Data:
File: src/rtl/pad_mux_sequencer.sv
// -----------------------------------------------------------------------------
// pad_mux_sequencer
//
// Owns the per-pad mux/config shadow registers that drive the pad controller
// and applies update requests from two requesters (port 0 = SoC control,
// port 1 = debug/boot). A mux change is made glitch-safe: the pad is isolated,
// switched, held isolated to settle, then released. A config-only change
// (same mux value) skips isolation.
//
// Optional feature macro: PAD_SEQ_LOCK_EN
//   defined   : lock_set_i sets a sticky lock (cleared only by rst_i); while
//               locked, port 0 requests are accepted but rejected with err_o.
//   undefined : lock_set_i is ignored; err_o only flags an out-of-range index.
//
// Ports
//   clk_i        single clock
//   rst_i        synchronous reset, active-high
//   req_valid_i  [2]             per-port request valid
//   req_ready_o  [2]             per-port accept, one cycle on grant
//   req_idx_i    [2*IDX_W]       pad index, port p at [p*IDX_W +: IDX_W]
//   req_mux_i    [2*MUX_W]       new mux value per port
//   req_cfg_i    [2*CFG_W]       new cfg value per port
//   lock_set_i                   pulse: set sticky lock (PAD_SEQ_LOCK_EN only)
//   busy_o                       high whenever the sequencer is not idle
//   done_o                       one-cycle completion pulse
//   done_id_o                    port that owned the completed request
//   err_o                        with done_o: request rejected, nothing written
//   pad_mux_o    [N_PADS*MUX_W]  mux shadow, pad k at [k*MUX_W +: MUX_W]
//   pad_cfg_o    [N_PADS*CFG_W]  cfg shadow, pad k at [k*CFG_W +: CFG_W]
//   pad_iso_o    [N_PADS]        per-pad isolation (at most one bit high)
// -----------------------------------------------------------------------------
module pad_mux_sequencer #(
  parameter int N_PADS        = 48,
  parameter int MUX_W         = 2,
  parameter int CFG_W         = 6,
  parameter int ISO_CYCLES    = 2,
  parameter int SETTLE_CYCLES = 4,
  parameter int IDX_W         = 6
) (
  input  logic                      clk_i,
  input  logic                      rst_i,
  input  logic [1:0]                req_valid_i,
  output logic [1:0]                req_ready_o,
  input  logic [2*IDX_W-1:0]        req_idx_i,
  input  logic [2*MUX_W-1:0]        req_mux_i,
  input  logic [2*CFG_W-1:0]        req_cfg_i,
  input  logic                      lock_set_i,
  output logic                      busy_o,
  output logic                      done_o,
  output logic                      done_id_o,
  output logic                      err_o,
  output logic [N_PADS*MUX_W-1:0]   pad_mux_o,
  output logic [N_PADS*CFG_W-1:0]   pad_cfg_o,
  output logic [N_PADS-1:0]         pad_iso_o
);

  typedef enum logic [2:0] {
    S_IDLE   = 3'd0,
    S_ISO    = 3'd1,
    S_APPLY  = 3'd2,
    S_SETTLE = 3'd3,
    S_DONE   = 3'd4
  } state_t;

  // Down-counters hold (cycles - 1) so the last counted cycle is the one at 0.
  localparam logic [7:0]     ISO_LOAD    = 8'(ISO_CYCLES - 1);
  localparam logic [7:0]     SETTLE_LOAD = 8'(SETTLE_CYCLES - 1);
  localparam logic [IDX_W:0] N_PADS_EXT  = (IDX_W+1)'(N_PADS);

  // Control state (reset)
  state_t     state_q, state_d;
  logic [7:0] cnt_q, cnt_d;
  logic       err_q, err_d;
  logic       chg_q, chg_d;
  logic       last_q, last_d;

  // Latched request (data, no reset)
  logic [IDX_W-1:0] idx_q;
  logic [MUX_W-1:0] mux_new_q;
  logic [CFG_W-1:0] cfg_new_q;
  logic             gnt_q;

  // Shadow registers
  logic [MUX_W-1:0] mux_sh [N_PADS];
  logic [CFG_W-1:0] cfg_sh [N_PADS];

  // Arbitration and request decode
  logic             gnt_any;
  logic             gnt_sel;
  logic             take;
  logic [IDX_W-1:0] sel_idx;
  logic [MUX_W-1:0] sel_mux;
  logic [CFG_W-1:0] sel_cfg;
  logic             in_range;
  logic [MUX_W-1:0] cur_mux;
  logic             lock_block;
  logic             iso_on;

  assign gnt_any = |req_valid_i;
  // Both requesting: the port that was not served last wins.
  assign gnt_sel = (&req_valid_i) ? ~last_q : req_valid_i[1];

  assign sel_idx = gnt_sel ? req_idx_i[IDX_W +: IDX_W] : req_idx_i[0 +: IDX_W];
  assign sel_mux = gnt_sel ? req_mux_i[MUX_W +: MUX_W] : req_mux_i[0 +: MUX_W];
  assign sel_cfg = gnt_sel ? req_cfg_i[CFG_W +: CFG_W] : req_cfg_i[0 +: CFG_W];
  assign in_range = ({1'b0, sel_idx} < N_PADS_EXT);

`ifdef PAD_SEQ_LOCK_EN
  logic lock_q;

  always_ff @(posedge clk_i) begin
    if (rst_i) begin
      lock_q <= 1'b0;
    end else if (lock_set_i) begin
      lock_q <= 1'b1;
    end
  end

  // Lock only fences the SoC port; debug/boot keeps full access.
  assign lock_block = lock_q && !gnt_sel;
`else
  logic unused_lock;
  assign unused_lock = lock_set_i;
  assign lock_block  = 1'b0;
`endif

  // Current mux of the requested pad; only meaningful when in_range.
  always_comb begin
    cur_mux = '0;
    for (int k = 0; k < N_PADS; k++) begin
      if (sel_idx == IDX_W'(k)) begin
        cur_mux = mux_sh[k];
      end
    end
  end

  // Ready is a combinational grant; reset masks it so nothing is accepted
  // in a cycle whose effect is discarded.
  always_comb begin
    req_ready_o = 2'b00;
    if (state_q == S_IDLE && !rst_i && gnt_any) begin
      req_ready_o = gnt_sel ? 2'b10 : 2'b01;
    end
  end

  always_comb begin
    state_d = state_q;
    cnt_d   = cnt_q;
    err_d   = err_q;
    chg_d   = chg_q;
    last_d  = last_q;
    take    = 1'b0;
    case (state_q)
      S_IDLE: begin
        if (gnt_any) begin
          take   = 1'b1;
          last_d = gnt_sel;
          if (!in_range || lock_block) begin
            err_d   = 1'b1;
            chg_d   = 1'b0;
            state_d = S_DONE;
          end else if (sel_mux != cur_mux) begin
            err_d   = 1'b0;
            chg_d   = 1'b1;
            cnt_d   = ISO_LOAD;
            state_d = S_ISO;
          end else begin
            err_d   = 1'b0;
            chg_d   = 1'b0;
            state_d = S_APPLY;
          end
        end
      end
      S_ISO: begin
        if (cnt_q == 8'd0) begin
          state_d = S_APPLY;
        end else begin
          cnt_d = cnt_q - 8'd1;
        end
      end
      S_APPLY: begin
        if (chg_q) begin
          cnt_d   = SETTLE_LOAD;
          state_d = S_SETTLE;
        end else begin
          state_d = S_DONE;
        end
      end
      S_SETTLE: begin
        if (cnt_q == 8'd0) begin
          state_d = S_DONE;
        end else begin
          cnt_d = cnt_q - 8'd1;
        end
      end
      S_DONE: begin
        state_d = S_IDLE;
      end
      default: begin
        state_d = S_IDLE;
      end
    endcase
  end

  always_ff @(posedge clk_i) begin
    if (rst_i) begin
      state_q <= S_IDLE;
      cnt_q   <= 8'd0;
      err_q   <= 1'b0;
      chg_q   <= 1'b0;
      last_q  <= 1'b1;  // port 0 wins the first contended grant
    end else begin
      state_q <= state_d;
      cnt_q   <= cnt_d;
      err_q   <= err_d;
      chg_q   <= chg_d;
      last_q  <= last_d;
    end
  end

  always_ff @(posedge clk_i) begin
    if (take) begin
      idx_q     <= sel_idx;
      mux_new_q <= sel_mux;
      cfg_new_q <= sel_cfg;
      gnt_q     <= gnt_sel;
    end
  end

  // Shadow write lands at the end of APPLY; only the addressed pad changes.
  always_ff @(posedge clk_i) begin
    if (rst_i) begin
      for (int k = 0; k < N_PADS; k++) begin
        mux_sh[k] <= '0;
        cfg_sh[k] <= '0;
      end
    end else if (state_q == S_APPLY) begin
      for (int k = 0; k < N_PADS; k++) begin
        if (idx_q == IDX_W'(k)) begin
          mux_sh[k] <= mux_new_q;
          cfg_sh[k] <= cfg_new_q;
        end
      end
    end
  end

  // Isolation covers ISO, the switching APPLY cycle and SETTLE of a mux change.
  assign iso_on = (state_q == S_ISO) || (state_q == S_SETTLE) ||
                  (state_q == S_APPLY && chg_q);

  always_comb begin
    pad_iso_o = '0;
    for (int k = 0; k < N_PADS; k++) begin
      if (iso_on && idx_q == IDX_W'(k)) begin
        pad_iso_o[k] = 1'b1;
      end
    end
  end

  for (genvar k = 0; k < N_PADS; k++) begin : g_flat
    assign pad_mux_o[k*MUX_W +: MUX_W] = mux_sh[k];
    assign pad_cfg_o[k*CFG_W +: CFG_W] = cfg_sh[k];
  end

  assign busy_o    = (state_q != S_IDLE);
  assign done_o    = (state_q == S_DONE);
  assign done_id_o = done_o && gnt_q;
  assign err_o     = done_o && err_q;

endmodule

What to do: Each line in the data that holds the string "requests" should be found and copied.

Output of the task:
// and applies update requests from two requesters (port 0 = SoC control,
//               locked, port 0 requests are accepted but rejected with err_o.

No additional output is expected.